==> flow/design.v <==
`timescale 1ns / 1ps
module awstm(
        pps,
        tevt,
        evt,
        rst_n,
        clk
    );
    input pps;
    input [31:0] tevt;
    output [31:0] evt;
    input rst_n;
    input clk;
    reg r_pps, r_awspps;
    reg [26:0] r_tcyc;       
    reg [26:0] r_td;         
    reg [30:0] r_awstm;      
    reg [30:0] r_tmev_next;  
    reg [31:0] r_set_tmev;  
    reg [10:0] r_tcor;       
    reg [10:0] r_tcor_max;   
    reg r_pps_lock;          
    wire evt_pps;            
    parameter [26:0] p_cyc_per_sec  = 27'd9_999;   
    parameter [26:0] p_pps_to       = 27'd14_999;  
    parameter [30:0] p_awstm_max    = 31'd99_999;   
    assign evt = r_set_tmev;
    assign evt_pps = pps & ~r_pps;
    wire [26:0] td_abs;
    wire [25:0] tmp1_td_abs;
    wire [25:0] tmp2_td_abs;
    wire [10:0] tmp_tcor_max;
    assign td_abs = (r_td[26] ? (~r_td + 17'd1): r_td);
    genvar i;
    assign tmp1_td_abs[25] = td_abs[25];  
    generate 
        for(i = 24; i >= 0; i=i-1) begin :g_tmp1_td_abs
            assign tmp1_td_abs[i] = td_abs[i+1] | td_abs[i];  
        end 
    endgenerate
    assign tmp2_td_abs[25] = tmp1_td_abs[25];
    generate
        for(i = 24; i >= 0; i=i-1) begin: g_tmp2_td_abs
            assign tmp2_td_abs[i] = tmp1_td_abs[i+1] ^ tmp1_td_abs[i];
        end
    endgenerate
    assign tmp_tcor_max[2:0] = 3'b000;
    generate 
        for(i = 0; i < 7; i=i+1) begin: g_tmp_tcor_max
            assign tmp_tcor_max[i+3] = tmp2_td_abs[25-i]; 
        end
    endgenerate
    assign tmp_tcor_max[10] = (tmp1_td_abs[20] & !tmp2_td_abs[20] ? 1'b0 : 1'b1); 
    always @(posedge clk or negedge rst_n) begin
        if(rst_n == 1'b0) begin
            r_pps <= 1'b0;
            r_awspps <= 1'b0;
            r_pps_lock <= 1'b0;
            r_tcyc <= 27'd0;
            r_td <= 27'd0;
            r_tcor <= 11'd0;
            r_tcor_max <= 11'd1024;
            r_awstm <= 31'd0;
            r_tmev_next <= 31'd0;
            r_set_tmev <= 32'd0;
        end else begin
            r_pps <= pps;
            r_tcyc <= r_tcyc + 1;
            r_tcor_max <= tmp_tcor_max;
            if(r_tcor >= r_tcor_max) begin
                r_tcor <= 10'd0;
            end else begin
                r_tcor <= r_tcor + 1;
            end
            if(r_tcyc == p_cyc_per_sec) begin
                r_awspps <= 1'b1;
            end else begin
                r_awspps <= 1'b0;
            end
            if(evt_pps) begin
                r_pps_lock <= 1'b1;
                r_tcyc <= 27'd0;
                r_td <= r_td + p_cyc_per_sec + ~r_tcyc + 27'd1;
            end else begin
                if(r_tcyc == p_pps_to) begin  
                    r_pps_lock <= 1'b0;
                    r_tcyc <= (p_pps_to - p_cyc_per_sec);     
                end                
            end
            if(r_awstm >= p_awstm_max) begin
                r_awstm <= 31'd0;
            end else begin
                if(r_tcor == r_tcor_max) begin
                    if(r_td[26]) begin  
                        r_awstm <= r_awstm;
                        r_td <= r_td + 27'd1;
                    end else begin  
                        r_awstm <= r_awstm + 31'd2;
                        r_td <= r_td - 27'd1;
                    end
                end else begin
                    r_awstm <= r_awstm + 31'd1;
                end
            end
            if(r_tmev_next == r_awstm || (r_tmev_next + 31'd1) == r_awstm) begin
                r_set_tmev <= {r_pps_lock, r_awstm};
                r_tmev_next <= r_tmev_next + tevt;
            end
            if(r_tmev_next > p_awstm_max) begin
                r_tmev_next <= r_tmev_next + ~p_awstm_max + 31'd1;
            end             
        end
    end
endmodule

*Problem to solve*
Would you copy, unchanged, the stretch of the records above that begins at the line containing "assign tmp1_td_abs[25] = td_abs[25];" and ends at the line containing "assign tmp_tcor_max[10] = (tmp1_td_abs[20]", and only that?

*Final answer*
    assign tmp1_td_abs[25] = td_abs[25];  
    generate 
        for(i = 24; i >= 0; i=i-1) begin :g_tmp1_td_abs
            assign tmp1_td_abs[i] = td_abs[i+1] | td_abs[i];  
        end 
    endgenerate
    assign tmp2_td_abs[25] = tmp1_td_abs[25];
    generate
        for(i = 24; i >= 0; i=i-1) begin: g_tmp2_td_abs
            assign tmp2_td_abs[i] = tmp1_td_abs[i+1] ^ tmp1_td_abs[i];
        end
    endgenerate
    assign tmp_tcor_max[2:0] = 3'b000;
    generate 
        for(i = 0; i < 7; i=i+1) begin: g_tmp_tcor_max
            assign tmp_tcor_max[i+3] = tmp2_td_abs[25-i]; 
        end
    endgenerate
    assign tmp_tcor_max[10] = (tmp1_td_abs[20] & !tmp2_td_abs[20] ? 1'b0 : 1'b1); 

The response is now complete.